La hoyada tiene hasta cinco líneas de horizonte, dependiendo de dónde pone los ojos el espectador de la montaña, y como levanta la mirada desde la primera línea de horizonte, la segunda, la tercera, la cuarta y, al llegar, inevitablemente, al cielo límpido y refulgente de los 3.600 metros de altura, altura del vuelo, de los abismos y las profundidades, donde lo de abajo puede ser lo de arriba, donde se expresan visualmente los mundos indígenas.
Cuando amanece, una vaporosa neblina cubre la ciudad. En tanto El Alto ya está moviendo su poderoso músculo, la hoyada se despereza, entonces hay que pararse en el monumento Mama Kh’oa que mira el Illimani desde la Ceja.
Desde allí, el deslumbramiento invade nuestro Jacha ajayu: en la línea de horizonte, como un salar de algodones la neblina cubre la ciudad y, enfrente, el Apu protector, el Illimani, fuente de vida eterna, el resplandeciente ordena el caos: más abajo, como si fuera la Mank’a Pacha aparece Chukiwayu marka- La Paz, la ciudad escindida en dos: india y criolla, pre-moderna y globalizada, loca y apacible, observas, entonces, hacia arriba, hacia la Alaxpacha, puedes ver todavía a la luna, resistiéndose a marcharse al otro lado del planeta. Sólo hay que ver las ciudades para verse en un espejo que ordena las cosas.
La construcción cultural de la ciudad criolla e indígena produjo comportamientos que van desde la intraculturalidad y la interculturalidad, es decir, desde una visión indígena y desde la influencia occidental, con un resultado, ora híbrido, ora indeterminado, o espacios indígenas intensos que se conectan con los ciclos agrícolas del campo traspolados a la ciudad.
Desde los proyectos de vida diferentes que, aun con la Revolución del 52, no pudieron integrarse en un todo, la ciudad fue escenario de dos sociedades paralelas que -hasta ahora- se integran en las fiestas patronales, a las que se agregan nuevos danzarines en cada ciclo de migraciones rurales hacia la urbe.
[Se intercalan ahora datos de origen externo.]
### src/assert_macros.svh
// ----------------------------------------------------------------------------
// assert_macros.svh
// Assertion helpers shared by the RTL; they compile to nothing for synthesis.
// ----------------------------------------------------------------------------
`ifndef ASSERT_MACROS_SVH
`define ASSERT_MACROS_SVH

`ifndef SYNTHESIS

// Check that prop holds at every rising edge outside reset
`define RDC_ASSERT(lbl, clk, rst_n, prop) \
	lbl: assert property (@(posedge clk) disable iff (!rst_n) (prop)) \
		else $error("%m: assertion failed");

// Check that cond never holds at a rising edge outside reset
`define RDC_NEVER(lbl, clk, rst_n, cond) \
	lbl: assert property (@(posedge clk) disable iff (!rst_n) !(cond)) \
		else $error("%m: forbidden condition seen");

`else

`define RDC_ASSERT(lbl, clk, rst_n, prop)
`define RDC_NEVER(lbl, clk, rst_n, cond)

`endif

`endif

### src/rdc_pkg.sv
// ----------------------------------------------------------------------------
// rdc_pkg
// Types, command codes, register indexes and reset values of the drive
// controller.
// ----------------------------------------------------------------------------
`timescale 1ns / 1ps

package rdc_pkg;

	localparam int TICKS_PER_US = 4;
	localparam int SAMPLE_BITS  = 12;

	// Remote command codes
	localparam logic [31:0] CMD_STOP      = 32'h19E6_0707;
	localparam logic [31:0] CMD_FORWARD   = 32'h9F60_0707;
	localparam logic [31:0] CMD_BACKWARD  = 32'h9E61_0707;
	localparam logic [31:0] CMD_FASTER    = 32'hF807_0707;
	localparam logic [31:0] CMD_SLOWER    = 32'hF40B_0707;
	localparam logic [31:0] CMD_LEFT      = 32'h9A65_0707;
	localparam logic [31:0] CMD_RIGHT     = 32'h9D62_0707;
	localparam logic [31:0] CMD_HOME_STOP = 32'h8679_0707;
	localparam logic [31:0] CMD_CENTER    = 32'h9768_0707;

	// Register indexes
	localparam logic [2:0] CFG_SENSOR_OFFSET = 3'd0;
	localparam logic [2:0] CFG_THRESHOLD     = 3'd1;
	localparam logic [2:0] CFG_INTERVAL      = 3'd2;
	localparam logic [2:0] CFG_PWM_PERIOD    = 3'd3;
	localparam logic [2:0] CFG_STEER_CENTER  = 3'd4;
	localparam logic [2:0] CFG_STEER_LEFT    = 3'd5;
	localparam logic [2:0] CFG_STEER_RIGHT   = 3'd6;
	localparam logic [2:0] CFG_STEER_STEP    = 3'd7;

	// Register reset values
	localparam logic [11:0] RST_SENSOR_OFFSET = 12'd0;
	localparam logic [11:0] RST_THRESHOLD     = 12'd1500;
	localparam logic [9:0]  RST_INTERVAL      = 10'd100;
	localparam logic [15:0] RST_PWM_PERIOD    = 16'd40000;
	localparam logic [11:0] RST_STEER_CENTER  = 12'd1470;
	localparam logic [11:0] RST_STEER_LEFT    = 12'd1770;
	localparam logic [11:0] RST_STEER_RIGHT   = 12'd1170;
	localparam logic [7:0]  RST_STEER_STEP    = 8'd15;

	// Divide a 16-bit value by ten: (x * 52429) >> 19 is exact below 2^16
	localparam logic [15:0] DIV10_MUL   = 16'd52429;
	localparam int          DIV10_SHIFT = 19;
	localparam logic [12:0] RST_DELTA   = 13'(RST_PWM_PERIOD / 10);

	typedef enum logic [1:0] {
		MODE_STOP = 2'd0,
		MODE_FWD  = 2'd1,
		MODE_BACK = 2'd2
	} mode_t;

	// Work items carried from the front to the back
	typedef enum logic [3:0] {
		OP_NONE,
		OP_STOP,
		OP_FWD,
		OP_BACK,
		OP_FASTER,
		OP_SLOWER,
		OP_LEFT,
		OP_RIGHT,
		OP_HOME_STOP,
		OP_CENTER,
		OP_OBSTACLE
	} op_t;

	typedef struct packed {
		logic [11:0] sensor_offset;
		logic [11:0] obstacle_threshold;
		logic [9:0]  check_interval;
		logic [15:0] pwm_period;
		logic [11:0] steer_center;
		logic [11:0] steer_left_limit;
		logic [11:0] steer_right_limit;
		logic [7:0]  steer_step;
	} cfg_t;

	typedef struct packed {
		logic        valid;
		logic [15:0] period;
	} pwm_reload_t;

	typedef struct packed {
		logic valid;
		op_t  op;
	} qentry_t;

endpackage

### src/rdc_front.sv
// ----------------------------------------------------------------------------
// rdc_front
// Accepts input items, keeps the sensor mean and check phase, and turns every
// command and each sample that may see an obstacle into a back-end work entry.
// ----------------------------------------------------------------------------
`timescale 1ns / 1ps

module rdc_front (
	input  logic             clk,
	input  logic             arst_n,
	input  logic             in_valid,
	input  logic             in_stall,
	input  logic             action,
	input  logic [11:0]      sample,
	input  logic [31:0]      command_code,
	input  rdc_pkg::cfg_t    cfg,
	output rdc_pkg::qentry_t push
);

	logic               accept;
	logic [11:0]        raw;
	logic signed [12:0] x;
	logic signed [13:0] sum;
	logic signed [13:0] sum_adj;
	logic signed [12:0] mean_n;
	logic signed [12:0] mean_q;
	logic [9:0]         interval;
	logic [10:0]        phase_inc;
	logic [9:0]         phase_n;
	logic [9:0]         phase_q;
	logic               hit;
	rdc_pkg::op_t       cmd_op;

	assign accept = in_valid && !in_stall;

	// Remove the offset and average with the stored mean, rounding toward zero
	always_comb begin
		raw       = sample[rdc_pkg::SAMPLE_BITS-1:0];
		x         = $signed({1'b0, raw}) - $signed({1'b0, cfg.sensor_offset});
		sum       = {mean_q[12], mean_q} + {x[12], x};
		sum_adj   = sum + 14'({13'd0, sum[13]});
		mean_n    = sum_adj[13:1];
		interval  = (cfg.check_interval == 10'd0) ? 10'd1 : cfg.check_interval;
		phase_inc = {1'b0, phase_q} + 11'd1;
		phase_n   = (phase_inc >= {1'b0, interval}) ? 10'd0 : phase_inc[9:0];
		hit       = (phase_q == 10'd0) &&
			(mean_n >= $signed({1'b0, cfg.obstacle_threshold}));
	end

	// Classify the command code
	always_comb begin
		unique case (command_code)
			rdc_pkg::CMD_STOP:      cmd_op = rdc_pkg::OP_STOP;
			rdc_pkg::CMD_FORWARD:   cmd_op = rdc_pkg::OP_FWD;
			rdc_pkg::CMD_BACKWARD:  cmd_op = rdc_pkg::OP_BACK;
			rdc_pkg::CMD_FASTER:    cmd_op = rdc_pkg::OP_FASTER;
			rdc_pkg::CMD_SLOWER:    cmd_op = rdc_pkg::OP_SLOWER;
			rdc_pkg::CMD_LEFT:      cmd_op = rdc_pkg::OP_LEFT;
			rdc_pkg::CMD_RIGHT:     cmd_op = rdc_pkg::OP_RIGHT;
			rdc_pkg::CMD_HOME_STOP: cmd_op = rdc_pkg::OP_HOME_STOP;
			rdc_pkg::CMD_CENTER:    cmd_op = rdc_pkg::OP_CENTER;
			default:                cmd_op = rdc_pkg::OP_NONE;
		endcase
	end

	// Queue every command; queue a sample only when it may see an obstacle
	always_comb begin
		push.valid = accept && (action || hit);
		push.op    = action ? cmd_op : rdc_pkg::OP_OBSTACLE;
	end

	// Advance the mean and phase on each sample transfer
	always_ff @(posedge clk or negedge arst_n) begin
		if (!arst_n) begin
			mean_q  <= '0;
			phase_q <= '0;
		end else if (accept && !action) begin
			mean_q  <= mean_n;
			phase_q <= phase_n;
		end
	end

endmodule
El calendario de las fiestas patronales es intenso, desde enero hasta diciembre, con puntos de inflexión que posibilitan que la ciudad se vuelva un gran patio, donde nos encontramos todos: anata en carnavales, fiesta de la Candelaria, que es una especie de brújula para no perderse, hasta agosto, el mes de la Pachamama y de las vírgenes de las Nieves, de Copacabana, de Urkupiña.
El Gran Poder es la gran serpiente, Katari que estrangula la ciudad criolla que la negó. En ese río humano bulle la vida chola, apoderándose de su tierra asfaltada, fundiendo el pasado que mira hacia adelante y el futuro que mira el pasado.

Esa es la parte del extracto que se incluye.